Die 40. Ausgabe des beliebten Breitensportturnieres bot ausgezeichneten Sport, was sich nicht zuletzt in zwei Laola-Wellen, die nach perfekt gespielten Steinen angestimmt wurde, mündete. Das hohe sportliche Niveau mussten auch die Sieger der vergangenen Jahre am eigenen Leib erfahren. Teams, die früher um den Sieg mitspielten, mussten schon früh Federn lassen. Aber so ist er eben, unser geliebter Curlingsport, launenhaft und manchmal halt auch unbarmherzig. Schon früh machte Rolf Lachappelle, dessen Name schon mehrfach auf der Pilatuskanne verewigt ist, seine Ambitionen auf den Gesamtsieg geltend. Mit Siegen über Engelberg Iisheiligi, CC Luzern Stettler, CC City Niederberger und Engelberg Team Espoire unterstrich er eindrücklich seine Ambitionen auf den Gesamtsieg, den er dann auch verdientermassen einfuhr. Ein wahrer Glückfall für das OK, hat sich doch das Team des CC Wasserturm als grosser Fan der Pilatuskanne geoutet.
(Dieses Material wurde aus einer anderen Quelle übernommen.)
## src/rtl/handshake_tx_pkg.sv

```systemverilog
// Shared definitions for the clocked 4-phase bundled-data transmitter:
// FSM state encodings and default data width.
package handshake_tx_pkg;

  localparam int DEFAULT_DATA_WIDTH = 3;

  localparam logic [1:0] ST_IDLE   = 2'd0;
  localparam logic [1:0] ST_SETUP  = 2'd1;
  localparam logic [1:0] ST_REQ_HI = 2'd2;
  localparam logic [1:0] ST_REQ_LO = 2'd3;

  typedef enum logic [1:0] {
    IDLE   = ST_IDLE,
    SETUP  = ST_SETUP,
    REQ_HI = ST_REQ_HI,
    REQ_LO = ST_REQ_LO
  } tx_state_e;

endpackage

```

## src/rtl/handshake_tx_if.sv

```systemverilog
// Source-side valid/ready bus plus the bundled-data request/acknowledge pair
// toward the asynchronous pipeline.
interface handshake_tx_if
  import handshake_tx_pkg::*;
#(
  parameter int DATA_WIDTH = DEFAULT_DATA_WIDTH
);

  logic                  in_valid;
  logic                  in_ready;
  logic [DATA_WIDTH-1:0] in_data;
  logic                  req_out;
  logic                  ack_in;
  logic [DATA_WIDTH-1:0] data_out;

  // master: the environment (source and pipeline); slave: the transmitter
  modport master (
    output in_valid,
    output in_data,
    output ack_in,
    input  in_ready,
    input  req_out,
    input  data_out
  );

  modport slave (
    input  in_valid,
    input  in_data,
    input  ack_in,
    output in_ready,
    output req_out,
    output data_out
  );

endinterface

```

## src/rtl/handshake_tx_fifo.sv

```systemverilog
// Pointer-plus-count synchronous FIFO with a combinational head read; a push
// while full is dropped even if a pop happens in the same cycle.
module hs_tx_fifo
  import handshake_tx_pkg::*;
#(
  parameter int DATA_WIDTH = DEFAULT_DATA_WIDTH,
  parameter int DEPTH      = 4
) (
  input  logic                  clk,
  input  logic                  rst,
  input  logic                  push,
  input  logic                  pop,
  input  logic [DATA_WIDTH-1:0] din,
  output logic [DATA_WIDTH-1:0] dout,
  output logic                  full,
  output logic                  empty
);

  localparam int AW = (DEPTH > 1) ? $clog2(DEPTH) : 1;
  localparam logic [AW:0] FULL_COUNT = (AW + 1)'(DEPTH);

  logic [DATA_WIDTH-1:0] r_mem [DEPTH];
  logic [AW-1:0]         r_wr_ptr;
  logic [AW-1:0]         r_rd_ptr;
  logic [AW:0]           r_count;
  logic                  w_push_ok;
  logic                  w_pop_ok;

  assign full      = (r_count == FULL_COUNT);
  assign empty     = (r_count == '0);
  assign w_push_ok = push && !full;
  assign w_pop_ok  = pop && !empty;
  assign dout      = r_mem[r_rd_ptr];

  always_ff @(posedge clk) begin
    if (w_push_ok) begin
      r_mem[r_wr_ptr] <= din;
    end
  end

  // DEPTH is a power of two, so the pointers wrap naturally
  always_ff @(posedge clk or posedge rst) begin
    if (rst) begin
      r_wr_ptr <= '0;
      r_rd_ptr <= '0;
      r_count  <= '0;
    end else begin
      if (w_push_ok) begin
        r_wr_ptr <= r_wr_ptr + 1'b1;
      end
      if (w_pop_ok) begin
        r_rd_ptr <= r_rd_ptr + 1'b1;
      end
      case ({w_push_ok, w_pop_ok})
        2'b10:   r_count <= r_count + 1'b1;
        2'b01:   r_count <= r_count - 1'b1;
        default: r_count <= r_count;
      endcase
    end
  end

endmodule

```

## src/rtl/handshake_tx.sv

```systemverilog
// Clocked feeder for the asynchronous 4-phase bundled-data pipeline: buffers
// source words and runs a return-to-zero handshake against a synchronized ack.
module handshake_tx
  import handshake_tx_pkg::*;
#(
  parameter int DATA_WIDTH   = DEFAULT_DATA_WIDTH,
  parameter int DEPTH        = 4,
  parameter int SETUP_CYCLES = 1,
  parameter int SYNC_STAGES  = 2,
  parameter int CNT_WIDTH    = 8
) (
  input  logic                 clk,
  input  logic                 rst,
  handshake_tx_if.slave        bus,
  output logic                 busy,
  output logic [CNT_WIDTH-1:0] tx_count
);

  localparam int SCW = (SETUP_CYCLES > 1) ? $clog2(SETUP_CYCLES) : 1;
  localparam logic [SCW-1:0] SETUP_LAST = SCW'(SETUP_CYCLES - 1);

  tx_state_e              r_state;
  logic                   r_req;
  logic [DATA_WIDTH-1:0]  r_data;
  logic [SCW-1:0]         r_setup_cnt;
  logic [CNT_WIDTH-1:0]   r_tx_count;
  logic [SYNC_STAGES-1:0] r_ack_sync;

  logic                   w_ack_s;
  logic                   w_full;
  logic                   w_empty;
  logic                   w_push;
  logic                   w_pop;
  logic [DATA_WIDTH-1:0]  w_fifo_dout;

  // ack_in is asynchronous to clk; only the last synchronizer stage is trusted
  always_ff @(posedge clk or posedge rst) begin
    if (rst) begin
      r_ack_sync <= '0;
    end else begin
      r_ack_sync <= {r_ack_sync[SYNC_STAGES-2:0], bus.ack_in};
    end
  end

  assign w_ack_s = r_ack_sync[SYNC_STAGES-1];

  assign w_push = bus.in_valid && !w_full;
  assign w_pop  = (r_state == IDLE) && !w_empty && !w_ack_s;

  hs_tx_fifo #(
    .DATA_WIDTH (DATA_WIDTH),
    .DEPTH      (DEPTH)
  ) u_fifo (
    .clk   (clk),
    .rst   (rst),
    .push  (w_push),
    .pop   (w_pop),
    .din   (bus.in_data),
    .dout  (w_fifo_dout),
    .full  (w_full),
    .empty (w_empty)
  );

  // data_out is loaded only when leaving IDLE, so it is frozen for the whole
  // request phase and until the pipeline's ack has been seen low again
  always_ff @(posedge clk or posedge rst) begin
    if (rst) begin
      r_state     <= IDLE;
      r_req       <= 1'b0;
      r_data      <= '0;
      r_setup_cnt <= '0;
      r_tx_count  <= '0;
    end else begin
      case (r_state)
        IDLE: begin
          if (w_pop) begin
            r_data      <= w_fifo_dout;
            r_setup_cnt <= '0;
            r_state     <= SETUP;
          end
        end
        SETUP: begin
          if (r_setup_cnt == SETUP_LAST) begin
            r_req   <= 1'b1;
            r_state <= REQ_HI;
          end else begin
            r_setup_cnt <= r_setup_cnt + 1'b1;
          end
        end
        REQ_HI: begin
          if (w_ack_s) begin
            r_req   <= 1'b0;
            r_state <= REQ_LO;
          end
        end
        REQ_LO: begin
          if (!w_ack_s) begin
            r_tx_count <= r_tx_count + 1'b1;
            r_state    <= IDLE;
          end
        end
        default: begin
          r_req   <= 1'b0;
          r_state <= IDLE;
        end
      endcase
    end
  end

  assign bus.in_ready = !w_full;
  assign bus.req_out  = r_req;
  assign bus.data_out = r_data;
  assign busy         = (r_state != IDLE) || !w_empty;
  assign tx_count     = r_tx_count;

endmodule

```

## src/flat_wrapper.sv

```systemverilog
// flat-port wrapper written by rule: the top's interface ports become plain ports
module handshake_tx_flat import handshake_tx_pkg::*;
#(
  parameter int DATA_WIDTH   = DEFAULT_DATA_WIDTH,
  parameter int DEPTH        = 4,
  parameter int SETUP_CYCLES = 1,
  parameter int SYNC_STAGES  = 2,
  parameter int CNT_WIDTH    = 8
)
  (clk, rst, busy, tx_count, bus_in_valid, bus_in_data, bus_ack_in, bus_in_ready, bus_req_out, bus_data_out);
  handshake_tx_if #(.DATA_WIDTH(DATA_WIDTH)) bus_i ();
  input  logic clk;
  input  logic rst;
  output logic busy;
  output logic [CNT_WIDTH-1:0] tx_count;
  input wire logic [$bits(bus_i.in_valid)-1:0] bus_in_valid;
  input wire logic [$bits(bus_i.in_data)-1:0] bus_in_data;
  input wire logic [$bits(bus_i.ack_in)-1:0] bus_ack_in;
  output wire logic [$bits(bus_i.in_ready)-1:0] bus_in_ready;
  output wire logic [$bits(bus_i.req_out)-1:0] bus_req_out;
  output wire logic [$bits(bus_i.data_out)-1:0] bus_data_out;
  assign bus_i.in_valid = bus_in_valid;
  assign bus_i.in_data = bus_in_data;
  assign bus_i.ack_in = bus_ack_in;
  assign bus_in_ready = bus_i.in_ready;
  assign bus_req_out = bus_i.req_out;
  assign bus_data_out = bus_i.data_out;
  handshake_tx #(.DATA_WIDTH(DATA_WIDTH), .DEPTH(DEPTH), .SETUP_CYCLES(SETUP_CYCLES), .SYNC_STAGES(SYNC_STAGES), .CNT_WIDTH(CNT_WIDTH)) u_core (.clk(clk), .rst(rst), .bus(bus_i), .busy(busy), .tx_count(tx_count));
endmodule
```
Der Präsident und Verfasser dieser Zeilen durfte sich während des Galadinners (welches übrigens tadellos vom Tavolago-Team unter der Leitung von Patrick Junker zubereitet und serviert wurde) als Tischnachbar persönlich davon überzeugen. Und bereits nach der Siegerehrung hat das sympathische Quartett Ihr Kommen für die Ausgabe im 2016 angekündigt. Wie übrigens ein Grossteil der teilnehmenden Teams. Ein grösseres Lob für die Organisation, die zum ersten Mal unter der Leitung von Peter Blattner stand, gibt es wohl kaum.